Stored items
[src/pkg/port_pins_defs.svh]
`ifndef PORT_PINS_DEFS_SVH
`define PORT_PINS_DEFS_SVH

// Port geometry
`define PORT_W 8
`define ADDR_W 16
// Internal data memory ends here; higher addresses go outside
`define INT_MEM_TOP 16'h0fff
// Reset value of an output-only port
`define OUT_PORT_RST 8'h00
// Reset value of the input-only port sample
`define IN_PORT_RST 8'h00
// Pull-up select reset: all off
`define PULLUP_RST 8'h00
// Minimum reset pulse, ns, and clock period, ns
`define RST_MIN_NS 50
`define CLK_PERIOD_NS 10
`define RST_MIN_CYC ((`RST_MIN_NS + `CLK_PERIOD_NS - 1) / `CLK_PERIOD_NS)

`endif

[src/pkg/port_pins_pkg.sv]
package port_pins_pkg;
	typedef enum logic [1:0] {
		XM_IDLE,
		XM_ADDR,
		XM_DATA
	} xmem_state_e;

	typedef logic [7:0] byte_t;
	typedef logic [15:0] addr_t;
endpackage

[src/verilog/ext_bus_seq.sv]
`timescale 1ns/1ps
`include "port_pins_defs.svh"

// Two-cycle external access sequencer: address phase then data phase
module ext_bus_seq
	import port_pins_pkg::*;
(
	input wire logic sys_clk,
	input wire logic rst_n,
	input wire logic start,
	input wire logic is_write,
	input wire addr_t addr,
	input wire byte_t wdata,
	input wire byte_t ad_in,
	output logic busy,
	output logic addr_phase,
	output logic data_phase,
	output logic wr_phase,
	output addr_t addr_hold,
	output byte_t wdata_hold,
	output byte_t rdata,
	output logic rdone
);

	typedef struct packed {
		xmem_state_e st;
		logic wr;
		addr_t a;
		byte_t wd;
		byte_t rd;
		logic done;
	} seq_s;

	seq_s s_r, s_nxt;

	// Next state: start only from idle, two cycles per access
	always_comb begin
		s_nxt = s_r;
		s_nxt.done = 1'b0;
		case (s_r.st)
			XM_IDLE: begin
				if (start) begin
					s_nxt.st = XM_ADDR;
					s_nxt.wr = is_write;
					s_nxt.a = addr;
					s_nxt.wd = wdata;
				end
			end
			XM_ADDR: begin
				s_nxt.st = XM_DATA;
			end
			XM_DATA: begin
				s_nxt.st = XM_IDLE;
				if (!s_r.wr) begin
					s_nxt.rd = ad_in;
					s_nxt.done = 1'b1;
				end
			end
			default: begin
				s_nxt.st = XM_IDLE;
			end
		endcase
	end

	always_ff @(posedge sys_clk or negedge rst_n) begin
		if (!rst_n) begin
			s_r <= '0;
		end else begin
			s_r <= s_nxt;
		end
	end

	assign busy = (s_r.st != XM_IDLE);
	assign addr_phase = (s_r.st == XM_ADDR);
	assign data_phase = (s_r.st == XM_DATA);
	assign wr_phase = s_r.wr;
	assign addr_hold = s_r.a;
	assign wdata_hold = s_r.wd;
	assign rdata = s_r.rd;
	assign rdone = s_r.done;

	// Address phase is always followed by the data phase
	addr_then_data_a: assert property (@(posedge sys_clk)
		disable iff (!rst_n)
		addr_phase |=> data_phase && $stable(addr_hold))
		else $error("data phase did not follow address phase");

endmodule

§ **Try it**: Write only the number of lines in the records that contain the string "busy".

§ **Result below**: 2